Sandra Redivo. Foto: Divulgação/Band
Sandra Redivo. Foto: Divulgação/Band

A Band promove uma mudança histórica na apresentação de seu principal jornalístico policial ao escalar pela primeira vez uma mulher para comandar a edição nacional. A decisão representa uma quebra de padrão em um programa que, ao longo de sua trajetória, manteve apenas homens à frente da bancada nas substituições do titular.

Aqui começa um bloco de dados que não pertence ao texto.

--- src/rtl/sorted_address_table_core_macros.svh ---
// Assertion macros for the sorted address table.
`ifndef SORTED_ADDRESS_TABLE_CORE_MACROS_SVH
`define SORTED_ADDRESS_TABLE_CORE_MACROS_SVH
`define SAT_ASSERT_IMPL(label, clk, rst_n, ante, cons) \
	label: assert property (@(posedge clk) disable iff (!rst_n) (ante) |-> (cons)) \
		else $error("sorted address table check failed");
`define SAT_ASSERT_NEXT(label, clk, rst_n, ante, cons) \
	label: assert property (@(posedge clk) disable iff (!rst_n) (ante) |=> (cons)) \
		else $error("sorted address table check failed");
`endif

--- src/rtl/sat_pkg.sv ---
package sat_pkg;
	localparam int ADDR_W = 32;
	localparam int POS_W = 11;
	localparam int TAG_W = 16;
	localparam logic OP_INSERT = 1'b0;
	localparam logic OP_LOOKUP = 1'b1;
	localparam logic [1:0] ST_DONE = 2'd0;
	localparam logic [1:0] ST_DUP = 2'd1;
	localparam logic [1:0] ST_FULL = 2'd2;

	typedef struct packed {
		logic operation;
		logic [ADDR_W-1:0] address;
		logic [TAG_W-1:0] name_tag;
	} in_item_t;

	typedef struct packed {
		logic found;
		logic [POS_W-1:0] position;
		logic [TAG_W-1:0] tag_out;
		logic [1:0] status;
	} out_item_t;

	typedef enum logic [2:0] {
		S_IDLE, S_SEARCH, S_READ, S_CHECK, S_SHIFT_RD, S_SHIFT_WR, S_WRITE, S_OUT
	} state_t;

	typedef struct packed {
		logic load;
		logic search_init;
		logic search_read;
		logic search_step;
		logic probe_read;
		logic shift_read;
		logic shift_write;
		logic final_write;
		logic result_load;
	} cmd_t;

	typedef struct packed {
		logic search_done;
		logic hit;
		logic full;
		logic is_insert;
		logic shift_done;
	} sts_t;
endpackage
`src/sv/gsd_pkg.sv`:
```
`timescale 1ns / 1ps
// Shared types, sizes and grid mirror functions for the grid symmetry dedup table.
// No dependencies; every other file imports this package.
package gsd_pkg;

    localparam int ROWS          = 3;
    localparam int COLS          = 5;
    localparam int TABLE_ENTRIES = 4096;

    localparam int FIELD_CELLS = 15;
    localparam int GRID_W      = 2 * FIELD_CELLS;
    localparam int GRID_CELLS  = ROWS * COLS;
    localparam int CNT_W       = $clog2(TABLE_ENTRIES + 1);
    localparam int ADDR_W      = (TABLE_ENTRIES > 1) ? $clog2(TABLE_ENTRIES) : 1;
    localparam int STORED_W    = 13;
    localparam int QUEUE_DEPTH = 2;
    localparam int QPTR_W      = $clog2(QUEUE_DEPTH);
    localparam int QCNT_W      = $clog2(QUEUE_DEPTH + 1);

    typedef logic [GRID_W-1:0]   t_grid;
    typedef logic [CNT_W-1:0]    t_count;
    typedef logic [STORED_W-1:0] t_stored;

    // One classified beat handed from the front end to the scan engine.
    typedef struct packed {
        logic  clear;
        t_grid grid;
        t_grid lr;
        t_grid ud;
        t_grid rot;
    } t_cmd;

    // Cells at or beyond the grid size are dropped.
    function automatic t_grid trim_grid(t_grid g);
        t_grid out;
        out = g;
        for (int i = 0; i < FIELD_CELLS; i++) begin
            if (i >= GRID_CELLS) begin
                out[2*i +: 2] = 2'b00;
            end
        end
        return out;
    endfunction

    // Pure rewiring: rows and/or columns reversed; cells outside the word read as zero.
    function automatic t_grid image_of(t_grid g, logic flip_rows, logic flip_cols);
        t_grid out;
        int    sr;
        int    sc;
        int    src;
        int    dst;
        out = '0;
        for (int r = 0; r < ROWS; r++) begin
            for (int c = 0; c < COLS; c++) begin
                sr  = flip_rows ? (ROWS - 1 - r) : r;
                sc  = flip_cols ? (COLS - 1 - c) : c;
                src = sr * COLS + sc;
                dst = r * COLS + c;
                if (dst < FIELD_CELLS && src < FIELD_CELLS) begin
                    out[2*dst +: 2] = g[2*src +: 2];
                end
            end
        end
        return out;
    endfunction

endpackage

```
`src/sv/gsd_ifaces.sv`:
```
`timescale 1ns / 1ps
// Valid/ready channel interfaces: input grids, results, and internal command beats.
// Depends on gsd_pkg.
interface gsd_in_if;
    import gsd_pkg::*;
    logic  valid;
    logic  ready;
    t_grid grid_cells;
    logic  clear_first;
    modport source (output valid, output grid_cells, output clear_first, input ready);
    modport sink (input valid, input grid_cells, input clear_first, output ready);
endinterface


interface gsd_cmd_if;
    import gsd_pkg::*;
    logic valid;
    logic ready;
    t_cmd cmd;
    modport source (output valid, output cmd, input ready);
    modport sink (input valid, input cmd, output ready);
endinterface

```
`src/sv/gsd_front.sv`:
```
`timescale 1ns / 1ps
// Front end: accepts grid beats, trims them and forms the three mirror images.
// Depends on gsd_pkg and gsd_ifaces.
module gsd_front (
    input  logic         i_clk,
    input  logic         i_rst_n,
    gsd_in_if.sink       i_in,
    gsd_cmd_if.source    o_cmd
);
    import gsd_pkg::*;

    logic  r_valid;
    t_cmd  r_cmd;
    t_grid trimmed;

    assign trimmed    = trim_grid(i_in.grid_cells);
    assign i_in.ready = !r_valid || o_cmd.ready;
    assign o_cmd.valid = r_valid;
    assign o_cmd.cmd   = r_cmd;

    always_ff @(posedge i_clk) begin
        if (!i_rst_n) begin
            r_valid <= 1'b0;
        end else if (i_in.valid && i_in.ready) begin
            r_valid <= 1'b1;
        end else if (o_cmd.ready) begin
            r_valid <= 1'b0;
        end
    end

    always_ff @(posedge i_clk) begin
        if (i_in.valid && i_in.ready) begin
            r_cmd.clear <= i_in.clear_first;
            r_cmd.grid  <= trimmed;
            r_cmd.lr    <= image_of(trimmed, 1'b0, 1'b1);
            r_cmd.ud    <= image_of(trimmed, 1'b1, 1'b0);
            r_cmd.rot   <= image_of(trimmed, 1'b1, 1'b1);
        end
    end

endmodule

```
`src/flat_wrapper.sv`:
```
// flat-port wrapper written by rule: the top's interface ports become plain ports
module gsd_front_flat import gsd_pkg::*;
  (i_clk, i_rst_n, i_in_valid, i_in_grid_cells, i_in_clear_first, i_in_ready, o_cmd_valid, o_cmd_cmd, o_cmd_ready);
  gsd_in_if i_in_i ();
  gsd_cmd_if o_cmd_i ();
  input  logic i_clk;
  input  logic i_rst_n;
  input wire logic [$bits(i_in_i.valid)-1:0] i_in_valid;
  input wire logic [$bits(i_in_i.grid_cells)-1:0] i_in_grid_cells;
  input wire logic [$bits(i_in_i.clear_first)-1:0] i_in_clear_first;
  output wire logic [$bits(i_in_i.ready)-1:0] i_in_ready;
  output wire logic [$bits(o_cmd_i.valid)-1:0] o_cmd_valid;
  output wire logic [$bits(o_cmd_i.cmd)-1:0] o_cmd_cmd;
  input wire logic [$bits(o_cmd_i.ready)-1:0] o_cmd_ready;
  assign i_in_i.valid = i_in_valid;
  assign i_in_i.grid_cells = i_in_grid_cells;
  assign i_in_i.clear_first = i_in_clear_first;
  assign i_in_ready = i_in_i.ready;
  assign o_cmd_valid = o_cmd_i.valid;
  assign o_cmd_cmd = o_cmd_i.cmd;
  assign o_cmd_i.ready = o_cmd_ready;
  gsd_front u_core (.i_clk(i_clk), .i_rst_n(i_rst_n), .i_in(i_in_i), .o_cmd(o_cmd_i));
endmodule
```
`config.mk`:
```
export PLATFORM = sky130hd
export DESIGN_NAME = gsd_front_flat
export DESIGN_NICKNAME = d
export VERILOG_FILES = /design/src/sv/gsd_pkg.sv /design/src/sv/gsd_ifaces.sv /design/src/sv/gsd_front.sv /design/src/flat_wrapper.sv
export SDC_FILE = /design/constraint.sdc
export NUM_CORES = 1
export LEC_CHECK = 0
export BUFFER_PORTS_ARGS = -buffer_cell sky130_fd_sc_hd__buf_4
export CAP_MARGIN = 25
export CORE_MARGIN = 2
export CORE_UTILIZATION = 41
export CTS_BUF_LIST = sky130_fd_sc_hd__clkbuf_8
export DETAILED_ROUTE_END_ITERATION = 12
export GPL_TIMING_DRIVEN = 1
export MAX_ROUTING_LAYER = met4
export PLACE_DENSITY = 0.93
export SLEW_MARGIN = 40
export SYNTH_ARGS = -nofsm -noshare
export SYNTH_HDL_FRONTEND = slang
export SYNTH_SLANG_ARGS = --single-unit
```
`constraint.sdc`:
```
create_clock -name i_clk -period 2.3 [get_ports i_clk]
set_clock_uncertainty 0.1 [all_clocks]
set_input_delay 0.115 -clock i_clk [delete_from_list [all_inputs] [get_ports i_clk]]
set_output_delay 0.115 -clock i_clk [all_outputs]
set_load 0.05 [all_outputs]
```
==> reports/summary.txt <==
vias in the first global route: 1057
Tcrit/Tclk final: 0.6143
postcts setup bufs: 0
number of max-cap violations: 0
mux cell area share after synthesis: 0
gr usage total: 0.1558
initial antenna violation count: 0
largest family of logic cells by synthesized area: buffers and inverters
Top Ports: 158
first-pass GRT wire length: 4885 um
pin count of the biggest net entering global routing: 32
Non-Filler Instances: 284
final setup TNS: 0 ns
run status: finished, final reports clean
Routed Antenna Nets: 0
Leak: 1.270 nW
antenna cells: 0
Setup crit end kind: flop
CP Class: input pin to flop
Via density: 3.965
CP arrival: 1.47 ns
Worst VDD drop: 0.4377 mV
DR iter-0 viols: 59
synth warn: 0
Critical path buffers and inverters: 3
placed instance area: 2230 um^2
worst hold-check path type: input pin to flop
register area share after synthesis: 0.5714
DIE AREA: 4585 um^2
NumNets Final: 268
Die X: 67.71 um
Syn Std Cell Area: 1664 um^2
gpl congestion: 0.7114
Worst path slowest cell: dlygate4sd3_1
Fillers: 279
FF/Latch Area: 950.9 um^2
CTS Sinks: 32
crit-path max FO: 1
worst slew pin tran: 0.3931 ns
drt pass-1 iters: 4
CTS tree: yes
clk slew on worst S/H paths: 0.06 ns
drt wl/cell: 13.26 um
DIE HEIGHT: 67.71 um
Worst slew margin: 0.7379
Area Growth Syn to Fin: 58.65%
Netlist cell types: 7
Max Slew Vio Count: 0
I/O Buffers: 157
CP Data Required Time: 2.36 ns
multi-input logic area: 33.78 um^2
CP startpoint kind: input pin
Final Hold Fails: 0
CP Cell Sequence: dlygate4sd3_1 -> buf_4 -> a21boi_2 -> dlygate4sd3_1
clk root buf: clkbuf_8
mean area per synthesized cell: 13.21 um^2
placed cell count: 243
WL final: 3766 um
dpl hpwl: 2562 um
Final min period: 1.413 ns
worst stage delay on the critical path: 0.55 ns
total CTS buffers: 5
most frequent CP cell: dlygate4sd3_1
pre-CTS WS: 1.021 ns
H-tree levels: 2
Syn Nets: 161
max frequency: 707.8 MHz
setup repair after global routing missed its margin: no
Design Area, Final: 2640 um^2
xor/xnor share of the synthesized area: 0
Yosys reg bits: 32
CP top delay family: buffers and inverters
Max clock buf depth: 2
floorplan row count: 23
Vias: 1126
core area: 3943 um^2
final core occ: 0.6696
compound-cell area share of the yosys netlist: 0.006767
Congestion Overflow GR: 0
worst skew pair latency: 0.27 ns
DRC errors left: 0
Setup WS post-layout: 0.8871 ns
Setup-failing EPs final: 0
Pwr Density: 696.2 nW/um^2
Synth Area in Adders: 0
Syn Inst Count: 126
Synth Area in Simple Gates: 0.01353
Starting Density: 0.4221
share of layout cells above drive strength 1: 0.7051
-- area by class of cell --
| class | instances | share of cell area |
|---|---|---|
| timing repair buffer | 190 | 0.5716 |
| inverter | 1 | 0.001422 |
| clock buffer | 5 | 0.02607 |
| sequential | 32 | 0.3602 |
| clock inverter | 3 | 0.004265 |
| tap | 50 | 0.02370 |
| multi-input combinational | 3 | 0.01280 |
-- path summary, 6_finish.rpt --
check | to | slack, ns | from | depth (start not counted)
min | u_core.o_cmd.cmd[30]$_DFFE_PP_ | 0.32 | i_in_valid | 2
max | u_core.o_cmd.valid$_SDFFE_PN0P_ | 0.89 | i_rst_n | 4
min reg2reg | u_core.o_cmd.cmd[30]$_DFFE_PP_ | 0.84 | u_core.o_cmd.valid$_SDFFE_PN0P_ | 2
max reg2reg | u_core.o_cmd.cmd[39]$_DFFE_PP_ | 1.02 | u_core.o_cmd.valid$_SDFFE_PN0P_ | 2
-- registers in the layout, summed over array words and instances (netlist names) --
name,flops
u_core.o_cmd.cmd,31
u_core.o_cmd.valid,1
-- stage by stage --
step	power [mW]	hold slack [ns]
2_1_floorplan	1.303	0.1139
3_3_place_gp	1.411	0.1933
3_5_place_dp	1.420	0.1945
4_1_cts	1.855	0.3185
5_1_grt	1.907	0.3343
6_report	1.838	0.3247
-- cell families after synthesis --
kind of cell,count (synthesis)
and+or+nand+nor,2
DFF,32
buffers and inverters,91
AOI/OAI and AO/OA,1
-- what timing repair did --
action / in CTS / in global routing
gates resized for setup: 0 / 0
hold buffers: 33 / 0
endpoints found under the hold margin: 32 / 0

Segundo apurou o jornalista Gabriel de Oliveira (O Dia), Sandra Redivo conquistou a aprovação dos executivos da emissora após gravar episódios-teste que demonstraram seu domínio do formato. A jornalista assume o comando do Brasil Urgente no dia 28 de fevereiro, durante a folga de Joel Datena, que permanece como âncora principal da atração. A estreia marca o fim da exclusividade masculina nas substituições, já que até então apenas Felipe Garraffa e Lucas Martins se revezavam nas férias e ausências do apresentador.

A escolha ganha relevância estratégica considerando o desempenho sólido do programa na praça paulista. O Brasil Urgente costuma ostentar a terceira posição do Ibope na Grande São Paulo, registrando médias entre 3 e 4 pontos de audiência. Esse resultado coloca a atração em patamar competitivo e ajuda a impulsionar os índices do Jornal da Band, que também costuma ficar à frente do SBT Brasil no horário.

A escalação de Sandra Redivo reflete um movimento de renovação no casting do jornalístico sem alterar a essência do programa. A Band aposta na capacidade da jornalista de manter a identidade editorial consolidada por Datena, ao mesmo tempo que introduz uma perspectiva inédita na apresentação. A emissora avalia que a diversificação no comando pode atrair novos segmentos de público sem comprometer a audiência fiel.

Com a estreia marcada para o fim de fevereiro, a Band observa de perto como o público receberá a primeira apresentadora mulher no Brasil Urgente nacional, uma mudança que pode indicar novos rumos na estratégia de programação do jornalismo policial da emissora.